▸ TASK OBJECTIVE: Your answer should consist of every line from the records that holds the string "else".

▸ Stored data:
-- Opening Marker --

<file path="src/hdl/nlms_pkg.sv">
// Package for the NLMS adaptive noise canceller.
// Holds sizes, register indexes and the controller/datapath command and status types.
// No dependencies.
package nlms_pkg;

  localparam int MAX_TAPS       = 256;
  localparam int SAMPLE_BITS    = 16;
  localparam int MIN_TAPS       = 8;
  localparam int RESET_TAPS     = 64;

  localparam int ADDR_BITS      = $clog2(MAX_TAPS);
  localparam int CNT_BITS       = ADDR_BITS + 1;
  localparam int TAP_FIELD_BITS = 9;
  localparam int STEP_BITS      = 16;
  localparam int REG_BITS       = 32;
  localparam int WEIGHT_BITS    = 32;
  localparam int ACC_BITS       = 48;

  localparam int ENERGY_BITS    = 2 * SAMPLE_BITS + CNT_BITS;
  localparam int GAIN_BITS      = 64 - SAMPLE_BITS;
  localparam int DIV_SHIFT      = SAMPLE_BITS + 13;
  localparam int NUM_BITS       = STEP_BITS + SAMPLE_BITS;
  localparam int DVD_BITS       = NUM_BITS + DIV_SHIFT;
  localparam int DIV_CNT_BITS   = $clog2(DVD_BITS);
  localparam int CTR_BITS       = (CNT_BITS > DIV_CNT_BITS) ? CNT_BITS : DIV_CNT_BITS;

  localparam int CFG_IDX_BITS   = 3;
  localparam int CFG_DATA_BITS  = 32;

  localparam logic [CFG_IDX_BITS-1:0] REG_TAP_COUNT    = 3'd0;
  localparam logic [CFG_IDX_BITS-1:0] REG_STEP_SIZE    = 3'd1;
  localparam logic [CFG_IDX_BITS-1:0] REG_REGULARIZER  = 3'd2;
  localparam logic [CFG_IDX_BITS-1:0] REG_FREEZE_ADAPT = 3'd3;

  typedef struct packed {
    logic                 clear_wr;
    logic [ADDR_BITS-1:0] clear_addr;
    logic                 in_ready;
    logic                 p1_issue;
    logic                 p2_issue;
    logic [ADDR_BITS-1:0] rd_widx;
    logic                 est_load;
    logic                 div_start;
    logic                 div_step;
    logic                 out_load;
    logic                 pos_adv;
  } ctrl_cmd_t;

  typedef struct packed {
    logic                tap_wr;
    logic                in_fire;
    logic                pipe_busy;
    logic                adapt;
    logic                out_busy;
    logic [CNT_BITS-1:0] tap_count;
  } dp_status_t;

endpackage

</file>
<file path="src/hdl/nlms_ctrl.sv">
// Sequencer of the NLMS noise canceller: clear sweep, estimate pass, divide, update pass.
// Depends on nlms_pkg.
module nlms_ctrl (
  input  logic                 clk,
  input  logic                 rst,
  input  nlms_pkg::dp_status_t status,
  output nlms_pkg::ctrl_cmd_t  cmd
);
  import nlms_pkg::*;

  typedef enum logic [3:0] {
    S_CLEAR, S_IDLE, S_PASS1, S_DRAIN1, S_EST, S_CHECK,
    S_DIV, S_PASS2, S_DRAIN2, S_DONE
  } state_t;

  state_t              state;
  logic [CTR_BITS-1:0] cnt;
  logic [CTR_BITS-1:0] last_tap;

  assign last_tap = CTR_BITS'(status.tap_count) - CTR_BITS'(1);

  always_comb begin
    cmd            = '0;
    cmd.clear_addr = cnt[ADDR_BITS-1:0];
    cmd.rd_widx    = cnt[ADDR_BITS-1:0];
    unique case (state)
      S_CLEAR:  cmd.clear_wr  = 1'b1;
      S_IDLE:   cmd.in_ready  = 1'b1;
      S_PASS1:  cmd.p1_issue  = 1'b1;
      S_DRAIN1: ;
      S_EST:    cmd.est_load  = 1'b1;
      S_CHECK:  cmd.div_start = status.adapt;
      S_DIV:    cmd.div_step  = 1'b1;
      S_PASS2:  cmd.p2_issue  = 1'b1;
      S_DRAIN2: ;
      S_DONE: begin
        cmd.out_load = !status.out_busy;
        cmd.pos_adv  = !status.out_busy;
      end
      default: ;
    endcase
  end

  always_ff @(posedge clk) begin
    if (rst) begin
      state <= S_CLEAR;
      cnt   <= '0;
    end else if (status.tap_wr) begin
      // restart the clear sweep on any tap count write
      state <= S_CLEAR;
      cnt   <= '0;
    end else begin
      unique case (state)
        S_CLEAR: begin
          if (cnt == CTR_BITS'(MAX_TAPS - 1)) state <= S_IDLE;
          cnt <= cnt + 1'b1;
        end
        S_IDLE: begin
          cnt <= '0;
          if (status.in_fire) state <= S_PASS1;
        end
        S_PASS1: begin
          if (cnt == last_tap) state <= S_DRAIN1;
          cnt <= cnt + 1'b1;
        end
        S_DRAIN1: if (!status.pipe_busy) state <= S_EST;
        S_EST:    state <= S_CHECK;
        S_CHECK: begin
          cnt   <= '0;
          state <= status.adapt ? S_DIV : S_DONE;
        end
        S_DIV: begin
          if (cnt == CTR_BITS'(DVD_BITS - 1)) begin
            state <= S_PASS2;
            cnt   <= '0;
          end else begin
            cnt <= cnt + 1'b1;
          end
        end
        S_PASS2: begin
          if (cnt == last_tap) state <= S_DRAIN2;
          cnt <= cnt + 1'b1;
        end
        S_DRAIN2: if (!status.pipe_busy) state <= S_DONE;
        S_DONE:   if (!status.out_busy) state <= S_IDLE;
        default:  state <= S_CLEAR;
      endcase
    end
  end
endmodule

</file>
<file path="config.mk">
export PLATFORM = sky130hd
export DESIGN_NAME = nlms_ctrl
export DESIGN_NICKNAME = d
export VERILOG_FILES = /design/src/hdl/nlms_pkg.sv /design/src/hdl/nlms_ctrl.sv
export SDC_FILE = /design/constraint.sdc
export NUM_CORES = 1
export LEC_CHECK = 0
export ABC_AREA = 1
export BUFFER_PORTS_ARGS = -buffer_cell sky130_fd_sc_hd__buf_2
export CORE_MARGIN = 2
export CORE_UTILIZATION = 24
export CTS_CLUSTER_SIZE = 25
export DETAILED_ROUTE_END_ITERATION = 12
export GPL_TIMING_DRIVEN = 0
export SYNTH_ARGS = -nofsm -noshare
export SYNTH_HDL_FRONTEND = slang
export SYNTH_SLANG_ARGS = --single-unit
</file>
<file path="constraint.sdc">
create_clock -name clk -period 3.3 [get_ports clk]
set_input_delay 0.66 -clock clk [delete_from_list [all_inputs] [get_ports clk]]
set_output_delay 0.66 -clock clk [all_outputs]
set_load 0.01 [all_outputs]
</file>
==> results.yml, run 1 <==
timing:
  slew_headroom_pct: 63.65
  setup_tns_ps: 0
  hold_viol: 0
  finalMaxSlewViolations: 0
  period_share_pct: 63.85
  worstMarginPinSlew_ps: 543.3
  post-route-min-period_ps: 2107
  fmax_mhz: 474.6
  fin_ws_ps: 1193
  rsz0062_at_grt: "no"
  skew_ps: 1.057
  setup_viol: 0
outcome:
  status: "finished, final reports clean"
final_layout:
  area_delta_synth_final_pct: 23.97
  fillers: 624
  drive_above_1_share_pct: 32.36
  mostFrequentLayoutCells: "54 x nand2_1, 41 x nor2_1, 40 x buf_2"
  num-nets-final: 296
  antennaDiodeCount: 0
  final_common_cell: "nand2_1"
grt:
  grt_max_degree: 11
  grt_antenna_before_repair: 0
  track_usage_pct: 10.34
  grt_pass1_vias: 1238
  overflow: 0
  grt_pass1_wl_microns: 5278
clocking:
  root_buffer: "clkbuf_8"
  cts.reportedPaths.clkPinSlew_ps: 60
  cts_tree: "yes"
  h-tree-depth: 1
  postCtsResizedCells: 0
  clockBufferDepth: 2
  clk_latency_ps: 240
  cts_num_sinks: 13
  post_cts_buffers: 0
  cts-hold-fix-buffers: 0
  cts_buffers: 3
drt:
  vias: 1426
  vias_per_cell: 4.110
  dr.pass1.iters: 4
  initialDrtViolationCount: 65
  postRouteAntennaNets: 0
  drc: 0
  post_drt_wl_per_cell_microns: 9.084
  routed_wl_microns: 3152
critical_path:
  crit_path_start_kind: "flip-flop"
  slowest_delay_ps: 340
  slowest_stage: "dfxtp_1"
  worst_setup_path_end_kind: "primary output"
  critical_path.cell_chain: "inv_2, nor2_1, inv_1, nor4_1, buf_4, buf_2"
  cp_max_fo: 6
  critPathLaunch: "state[0]"
  cp.required_ps: 2640
  crit_type: "flip-flop to primary output"
  regToRegStartpoint: "cnt[3]"
  cp_data_arrival_time_ps: 1450
floorplan:
  placementRows: 27
  initial_core_util_pct: 25.10
  die_width_microns: 80.35
  coreArea_sq_um: 5574
  fp.dieH_microns: 80.35
  pin_count: 41
  dieArea_sq_um: 6455
placed_design:
  dp_hpwl_microns: 2638
  port_buffers: 40
  place.gp.congestion: 0.8550
  dp_slack_ps: 1137
synthesis:
  synth_edf_count: 0
  synth_area_leader_cell: "dfxtp_1"
  synth_top_cell_area_share_pct: 18.60
  yosysSeqAreaShare_pct: 18.60
  synth_area_leaders: "dfxtp_1 19%, nand2_1 14%, nor2_1 11%, buf_4 9.1%, inv_1 8.6%"
  synth-main-ff-cell: "dfxtp_1"
  netlist_instances: 231
  syn_area_sq_um: 1399
  avgSynthCellArea_sq_um: 6.056
  ys_warn_count: 0
  synth_fp_nets: 251
  yosysUniqueCellTypes: 30
  synth-seq-cells: 13
  ys_async_sr_fraction_pct: 0
pwr:
  peakVddDrop_mv: 0.1123
  power_density_nw_per_um2: 317.6
  p_leak_nw: 0.9646
run:
  drv_cap: 0
worst_hold_path:
  hold_start: "cnt[7]"
  hold_class: "flip-flop to flip-flop"
==> cells by family (layout without fill, tap and decap cells) <==
logic type,count (synthesis),after routing,share of synthesized area [%]
flops,13,13,18.60
simple gates,135,135,46.06
xor+xnor,8,8,5.009
buf+inv,57,101,19.86
fa+ha+maj,4,4,3.578
compound gates,14,14,6.887
==> layout make-up <==
type	instances	area (sq um)	share of cell area, %
clock buffers	4	45.04	2.597
repair buffers	40	200.2	11.54
flip-flops and latches	13	260.3	15.01
multi-input cells	161	860.8	49.64
well taps	72	90.09	5.195
plain buffers	17	127.6	7.359
inverters	40	150.1	8.658
==> registers in the layout, summed over array words and instances (netlist names) <==
register	count
cnt	9
state	4
==> stage by stage <==
step	std cells	total power [mW]	cell area [sq um]	hold WS, ps	utilization (%)
global placement	343	0.4090	1689	557.9	30.30
finish	347	0.5508	1734	570.2	31.11
CTS	347	0.5583	1734	576.8	31.11
detailed placement	343	0.4128	1689	569.2	30.30
floorplan	231	0.3548	1399	513.1	-
global route	347	0.5926	1734	603.8	31.11
==> layer usage <==
| metal | vias to the layer above | GRT usage (%) | wire (microns) |
|---|---|---|---|
| li1 | 785 | - | - |
| met5 | - | 0 | 0 |
| met4 | 0 | 4.576 | 40 |
| met2 | 19 | 16.42 | 1455 |
| met1 | 620 | 13.55 | 1572 |
| met3 | 2 | 1.910 | 83 |
==> path summary, 6_finish.rpt <==
path / endpoint / slack (ps) / cells after the start
worst min register to register: cnt[7] / 570 / 2
worst max-delay path: cmd[1] / 1190 / 6
worst min-delay path: cnt[7] / 570 / 2
worst max register to register: state[2] / 1430 / 12
==> cell usage after synthesis (3+ instances only) <==
cell type	instances
buf_4	17
nor2_1	41
xor2_1	6
nor3_1	7
a21oi_1	7
dfxtp_1	13
nand3_1	11
nand2_1	54
nand2_2	3
inv_1	32
ha_1	4
nor2_2	6
inv_2	8
==> worst max-delay path: cells and delay by family, from the launching register on <==
kind / cells / cell delay, ps
buf+inv: 4 / 470
flops: 1 / 340
simple gates: 2 / 400
==> power by group <==
part | internal, mW | switching, mW | leakage, nW
sequential | 0.166 | 0.0141 | 0.105
clock | 0.0853 | 0.0579 | 0.0228
combinational | 0.0888 | 0.139 | 0.837
No activity file was read; power rests on OpenSTA's default activity.
==> run 2, diff against run 1 <==
Settings changed: ABC_AREA 1 to 0.
Clock period 3.3 ns to 1.9 ns, I/O delays scaled along.
==> results.yml, run 2 <==
final_layout:
  antennaDiodeCount: 0
  top_register: "cnt"
  num-nets-final: 255
  largest_reg_flops: 9
  drive_above_1_share_pct: 50.00
  fin_area_sq_um: 1998
  fin_util_pct: 36.97
  reg_top3: "cnt x9, state x4"
  final_common_cell: "buf_2"
  area_delta_synth_final_pct: 50.66
  mostFrequentLayoutCells: "39 x buf_2, 30 x buf_4, 20 x nor2_1"
pwr:
  p_leak_nw: 0.8359
  peakVddDrop_mv: 0.2359
  power_mw: 0.6507
  power_density_nw_per_um2: 325.6
outcome:
  violations: "negative setup slack"
  status: "complete, but fails checks"
timing:
  post-route-min-period_ps: 2087
  slew_headroom_pct: 73.61
  finalMaxSlewViolations: 0
  period_share_pct: 109.9
  setup_tns_ps: -517.7
  worstMarginPinSlew_ps: 394.8
  fmax_mhz: 479.1
  skew_ps: 2.865
  setup_viol: 4
  fin_ws_ps: -187.3
  rsz0062_at_grt: "yes"
  hold_viol: 0
synthesis:
  yosysSeqAreaShare_pct: 19.62
  synth_area_leader_cell: "dfxtp_1"
  synth_fp_nets: 197
  netlist_instances: 177
  yosysUniqueCellTypes: 47
  synth-seq-cells: 13
  ys_async_sr_fraction_pct: 0
  synth_common_cells: "22 x nor2_1, 17 x buf_4, 13 x dfxtp_1"
  synth_edf_count: 0
  ys_warn_count: 0
  synth-main-ff-cell: "dfxtp_1"
  syn_area_sq_um: 1326
  synth_area_leaders: "dfxtp_1 20%, buf_4 9.6%, xnor2_1 6.6%, nor2_1 6.2%, xor2_1 5.3%"
  synth_top_cell_area_share_pct: 19.62
  synth_most_common_cell: "nor2_1"
  avgSynthCellArea_sq_um: 7.493
floorplan:
  placementRows: 27
  dieArea_sq_um: 6136
  initial_core_util_pct: 24.54
  coreArea_sq_um: 5405
  fp.dieH_microns: 78.34
  pin_count: 41
  die_width_microns: 78.34
grt:
  track_usage_pct: 12.89
  overflow: 0
  grt_max_degree: 11
  grt_antenna_before_repair: 0
  grt_pass1_vias: 1417
  grt_pass1_wl_microns: 6382
clocking:
  h-tree-depth: 1
  clk_latency_ps: 240
  cts-hold-fix-buffers: 0
  cts_tree: "yes"
  clockBufferDepth: 2
  root_buffer: "clkbuf_8"
  cts_buffers: 3
  cts.reportedPaths.clkPinSlew_ps: 50
  cts_num_sinks: 13
drt:
  dr.max_layer_used: "met4"
  wl_met1_microns: 1638
  vias: 1438
  vias_per_cell: 4.699
  initialDrtViolationCount: 32
  drc: 0
  post_drt_wl_per_cell_microns: 12.67
  wl_met3_microns: 227
  postRouteAntennaNets: 0
  routed_wl_microns: 3878
  dr.pass1.iters: 4
  met2_length_microns: 1981
placed_design:
  dp_slack_ps: -658.4
  port_buffers: 40
  place_area_sq_um: 1662
  place.gp.congestion: 0.8434
  dp_hpwl_microns: 2611
critical_path:
  worst_setup_path_end_kind: "flip-flop"
  r2r_cells: 9
  crit_path_start_kind: "input pin"
  cp_data_arrival_time_ps: 2260
  cp.required_ps: 2070
  cp_max_fo: 9
  crit_type: "input pin to flip-flop"
worst_hold_path:
  hold-path-cell-count: 3
  hold_class: "input pin to flip-flop"
run:
  drv_cap: 0
run 2: changes by cell type after synthesis, moves of 4 or more:
| cell | previous run | this run |
|---|---|---|
| clkbuf_1 | 0 | 5 |
| inv_1 | 32 | 6 |
| inv_2 | 8 | 0 |
| nand2_1 | 54 | 11 |
| nand2b_1 | 0 | 5 |
| nand3_1 | 11 | 7 |
| nor2_1 | 41 | 22 |
| nor2_2 | 6 | 0 |
| nor2b_1 | 0 | 6 |
| xnor2_1 | 2 | 10 |
run 2: path summary, 6_finish.rpt:
| check | endpoint | from | slack [ps] |
|---|---|---|---|
| max reg2reg | state[2] | cnt[5] | -180 |
| min reg2reg | cnt[8] | cnt[8] | 560 |
| max | state[0] | status[1] | -190 |
| min | state[2] | status[13] | 500 |
run 2: kinds of logic after synthesis:
logic type,after synthesis,synth area share [%]
flops,13,19.62
fa+ha+maj,4,3.774
simple gates,83,34.25
compound gates,28,16.13
xor+xnor,18,11.89
buf+inv,31,14.34
run 2: power breakdown:
part,total [mW],internal (mW),switching (mW)
clock network,0.249,0.148,0.100
logic,0.131,0.0662,0.0649
registers,0.271,0.268,0.00315
total,0.651,0.482,0.168
run 2: what timing repair did:
item                                    in CTS  in global routing
buffers inserted                            14                  1
endpoints found under the setup margin      11                  7
endpoints found under the hold margin        0                  0
pin swaps                                    8                  7
gates resized for setup                     26                 25
run 2: area by class of cell:
cell class / instances / area [sq um]
clock buffer: 4 / 45.04
timing repair buffer: 55 / 350.3
inverter: 6 / 40.04
buffer: 23 / 172.7
tap: 72 / 90.09
sequential: 13 / 285.3
multi-input combinational: 133 / 1015
fill: 606 / 3407
run 2: metal layers:
metal / global-route usage (%) / up-vias
met2: 23.36 / 40
met3: 3.448 / 5
li1: - / 724
met4: 4.211 / 0
met1: 14.58 / 669
met5: 0 / -
run 2: stage by stage:
step / std cells / hold WS [ps]
detailed placement: 289 / 543.2
global route: 306 / 515.7
finish: 306 / 496.6
floorplan: 177 / 514.3
global placement: 289 / 540.3
CTS: 305 / 441.3
run 2: critical path, cell delays in order:
cell and delay (ps):
buf_12 100, inv_12 30, ha_4 140, buf_6 130
nor2b_1 120, or3_1 340, a31oi_1 160, nand4_1 150
or4_4 550, a31oi_4 140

-- Closing Marker --

▸ WORKED SOLUTION:
    end else if (status.tap_wr) begin
    end else begin
          end else begin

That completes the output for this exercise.